Required work: If a line contains "localparam logic [BYTE_W-1:0] POS_PCR5", it is the last one to write out; begin with the first line of the records and copy each exactly.

Material for the task:
--*--
$ cat src/design/ptp_pkg.sv
// shared constants, types and helpers of the pes to transport packetizer
// no dependencies; imported by every module and interface of the block but ptp_ram
package ptp_pkg;

    localparam int STREAMS_PER_PROGRAM = 8;
    localparam int PROGRAM_COUNT       = 8;
    localparam int LENGTH_BITS         = 20;

    // field widths of the channels
    localparam int LEN_W  = 20;
    localparam int PTS_W  = 33;
    localparam int IDX_W  = 3;
    localparam int BYTE_W = 8;
    localparam int PID_W  = 13;
    localparam int CC_W   = 4;

    // continuity counter store
    localparam int CC_SLOTS  = 64;
    localparam int SLOT_W    = $clog2(CC_SLOTS);

    localparam logic [LEN_W-1:0] LEN_MASK = LEN_W'((64'd1 << LENGTH_BITS) - 64'd1);

    localparam logic [BYTE_W-1:0] TS_SYNC       = 8'h47;
    localparam logic [PID_W-1:0]  PID_BASE      = 13'h0100;
    localparam logic [BYTE_W-1:0] FIRST_PAYLOAD = 8'd176;
    localparam logic [BYTE_W-1:0] LATER_PAYLOAD = 8'd182;
    localparam logic [BYTE_W-1:0] PACKET_SIZE   = 8'd188;
    localparam logic [BYTE_W-1:0] ADAPT_BASE    = 8'd183;
    localparam logic [BYTE_W-1:0] PCR_EXT_LOW   = 8'h7e;
    localparam logic [BYTE_W-1:0] STUFF_BYTE    = 8'hff;
    localparam logic [BYTE_W-1:0] CC_HIGH       = 8'h30;
    localparam logic [BYTE_W-1:0] PUSI_BIT      = 8'h40;
    localparam logic [BYTE_W-1:0] PCR_PRESENT   = 8'h10;

    // action codes
    localparam logic ACT_START = 1'b0;
    localparam logic ACT_STEP  = 1'b1;

    // byte positions inside a packet header
    localparam logic [BYTE_W-1:0] POS_SYNC   = 8'd0;
    localparam logic [BYTE_W-1:0] POS_PID_HI = 8'd1;
    localparam logic [BYTE_W-1:0] POS_PID_LO = 8'd2;
    localparam logic [BYTE_W-1:0] POS_CC     = 8'd3;
    localparam logic [BYTE_W-1:0] POS_ALEN   = 8'd4;
    localparam logic [BYTE_W-1:0] POS_FLAGS  = 8'd5;
    localparam logic [BYTE_W-1:0] POS_PCR0   = 8'd6;
    localparam logic [BYTE_W-1:0] POS_PCR1   = 8'd7;
    localparam logic [BYTE_W-1:0] POS_PCR2   = 8'd8;
    localparam logic [BYTE_W-1:0] POS_PCR3   = 8'd9;
    localparam logic [BYTE_W-1:0] POS_PCR4   = 8'd10;
    localparam logic [BYTE_W-1:0] POS_PCR5   = 8'd11;
    localparam logic [BYTE_W-1:0] POS_LAST   = 8'd187;

    // frame state handed to the byte formatter
    typedef struct packed {
        logic [BYTE_W-1:0] byte_in_packet;
        logic [BYTE_W-1:0] payload;
        logic              first_pkt;
        logic [PID_W-1:0]  pid;
        logic [PTS_W-1:0]  pcr;
        logic [LEN_W-1:0]  bytes_left;
        logic [CC_W-1:0]   cc;
    } t_frame_state;

    // formatter answer: output byte, flags and next frame state
    typedef struct packed {
        logic [BYTE_W-1:0] ts_byte;
        logic              took;
        logic              first;
        logic              last;
        logic              cc_bump;
        logic [BYTE_W-1:0] byte_in_packet;
        logic [BYTE_W-1:0] payload;
        logic              first_pkt;
        logic [LEN_W-1:0]  bytes_left;
        logic              frame_active;
    } t_fmt_res;

endpackage
`config.mk`:
```
export PLATFORM = sky130hd
export DESIGN_NAME = ffa_ctrl
export DESIGN_NICKNAME = d
export VERILOG_FILES = /design/src/rtl/ffa_pkg.sv /design/src/rtl/ffa_ctrl.sv
export SDC_FILE = /design/constraint.sdc
export NUM_CORES = 1
export LEC_CHECK = 0
export BUFFER_PORTS_ARGS = -buffer_cell sky130_fd_sc_hd__buf_2
export CORE_MARGIN = 2
export CORE_UTILIZATION = 51
export DETAILED_ROUTE_END_ITERATION = 6
export HOLD_SLACK_MARGIN = 0.15
export PLACE_DENSITY_LB_ADDON = 0.05
export REMOVE_ABC_BUFFERS = 1
export SYNTH_ARGS = -nofsm -noshare
export SYNTH_HDL_FRONTEND = slang
export SYNTH_SLANG_ARGS = --single-unit
```
`constraint.sdc`:
```
create_clock -name clk -period 1.9 [get_ports clk]
set_clock_uncertainty 0.05 [all_clocks]
set_input_delay 0.095 -clock clk [delete_from_list [all_inputs] [get_ports clk]]
set_output_delay 0.095 -clock clk [all_outputs]
set_load 0.01 [all_outputs]
```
--*--
Expected answer:
$ cat src/design/ptp_pkg.sv
// shared constants, types and helpers of the pes to transport packetizer
// no dependencies; imported by every module and interface of the block but ptp_ram
package ptp_pkg;

    localparam int STREAMS_PER_PROGRAM = 8;
    localparam int PROGRAM_COUNT       = 8;
    localparam int LENGTH_BITS         = 20;

    // field widths of the channels
    localparam int LEN_W  = 20;
    localparam int PTS_W  = 33;
    localparam int IDX_W  = 3;
    localparam int BYTE_W = 8;
    localparam int PID_W  = 13;
    localparam int CC_W   = 4;

    // continuity counter store
    localparam int CC_SLOTS  = 64;
    localparam int SLOT_W    = $clog2(CC_SLOTS);

    localparam logic [LEN_W-1:0] LEN_MASK = LEN_W'((64'd1 << LENGTH_BITS) - 64'd1);

    localparam logic [BYTE_W-1:0] TS_SYNC       = 8'h47;
    localparam logic [PID_W-1:0]  PID_BASE      = 13'h0100;
    localparam logic [BYTE_W-1:0] FIRST_PAYLOAD = 8'd176;
    localparam logic [BYTE_W-1:0] LATER_PAYLOAD = 8'd182;
    localparam logic [BYTE_W-1:0] PACKET_SIZE   = 8'd188;
    localparam logic [BYTE_W-1:0] ADAPT_BASE    = 8'd183;
    localparam logic [BYTE_W-1:0] PCR_EXT_LOW   = 8'h7e;
    localparam logic [BYTE_W-1:0] STUFF_BYTE    = 8'hff;
    localparam logic [BYTE_W-1:0] CC_HIGH       = 8'h30;
    localparam logic [BYTE_W-1:0] PUSI_BIT      = 8'h40;
    localparam logic [BYTE_W-1:0] PCR_PRESENT   = 8'h10;

    // action codes
    localparam logic ACT_START = 1'b0;
    localparam logic ACT_STEP  = 1'b1;

    // byte positions inside a packet header
    localparam logic [BYTE_W-1:0] POS_SYNC   = 8'd0;
    localparam logic [BYTE_W-1:0] POS_PID_HI = 8'd1;
    localparam logic [BYTE_W-1:0] POS_PID_LO = 8'd2;
    localparam logic [BYTE_W-1:0] POS_CC     = 8'd3;
    localparam logic [BYTE_W-1:0] POS_ALEN   = 8'd4;
    localparam logic [BYTE_W-1:0] POS_FLAGS  = 8'd5;
    localparam logic [BYTE_W-1:0] POS_PCR0   = 8'd6;
    localparam logic [BYTE_W-1:0] POS_PCR1   = 8'd7;
    localparam logic [BYTE_W-1:0] POS_PCR2   = 8'd8;
    localparam logic [BYTE_W-1:0] POS_PCR3   = 8'd9;
    localparam logic [BYTE_W-1:0] POS_PCR4   = 8'd10;
    localparam logic [BYTE_W-1:0] POS_PCR5   = 8'd11;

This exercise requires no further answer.